■ **WORK INSTRUCTION**
After going through the data below, state how many lines contain "instances", and nothing else.
+ + + +
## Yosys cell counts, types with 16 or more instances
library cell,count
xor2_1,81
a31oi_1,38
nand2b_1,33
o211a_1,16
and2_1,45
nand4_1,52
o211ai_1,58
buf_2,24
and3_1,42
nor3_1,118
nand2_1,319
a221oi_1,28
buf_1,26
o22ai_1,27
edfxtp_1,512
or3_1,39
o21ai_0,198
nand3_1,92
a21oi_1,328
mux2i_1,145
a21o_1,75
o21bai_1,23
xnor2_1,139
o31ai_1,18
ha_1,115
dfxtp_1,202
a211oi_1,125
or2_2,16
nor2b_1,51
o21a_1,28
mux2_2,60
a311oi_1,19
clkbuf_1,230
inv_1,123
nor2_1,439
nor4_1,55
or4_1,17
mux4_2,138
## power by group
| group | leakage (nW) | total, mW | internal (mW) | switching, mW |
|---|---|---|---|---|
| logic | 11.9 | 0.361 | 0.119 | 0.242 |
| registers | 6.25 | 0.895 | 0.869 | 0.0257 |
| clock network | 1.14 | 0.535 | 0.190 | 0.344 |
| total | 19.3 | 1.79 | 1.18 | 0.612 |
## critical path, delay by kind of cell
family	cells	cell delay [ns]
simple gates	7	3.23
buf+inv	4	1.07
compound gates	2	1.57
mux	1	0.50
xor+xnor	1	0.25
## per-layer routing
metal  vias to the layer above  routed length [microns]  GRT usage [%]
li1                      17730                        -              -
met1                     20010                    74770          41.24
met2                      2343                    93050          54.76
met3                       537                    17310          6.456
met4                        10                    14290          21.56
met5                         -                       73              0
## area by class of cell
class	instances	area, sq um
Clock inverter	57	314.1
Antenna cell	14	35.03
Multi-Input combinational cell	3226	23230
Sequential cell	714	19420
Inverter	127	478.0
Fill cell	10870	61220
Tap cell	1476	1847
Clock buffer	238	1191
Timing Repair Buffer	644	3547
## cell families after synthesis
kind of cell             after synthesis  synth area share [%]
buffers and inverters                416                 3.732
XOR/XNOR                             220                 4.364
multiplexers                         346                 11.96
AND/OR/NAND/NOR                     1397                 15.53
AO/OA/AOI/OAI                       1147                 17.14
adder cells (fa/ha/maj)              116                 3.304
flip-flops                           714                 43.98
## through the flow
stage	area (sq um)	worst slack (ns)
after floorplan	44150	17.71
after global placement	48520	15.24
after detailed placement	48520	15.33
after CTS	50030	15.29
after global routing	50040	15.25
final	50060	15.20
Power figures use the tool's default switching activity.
+ + + +
■ **OUTPUT BELOW**
2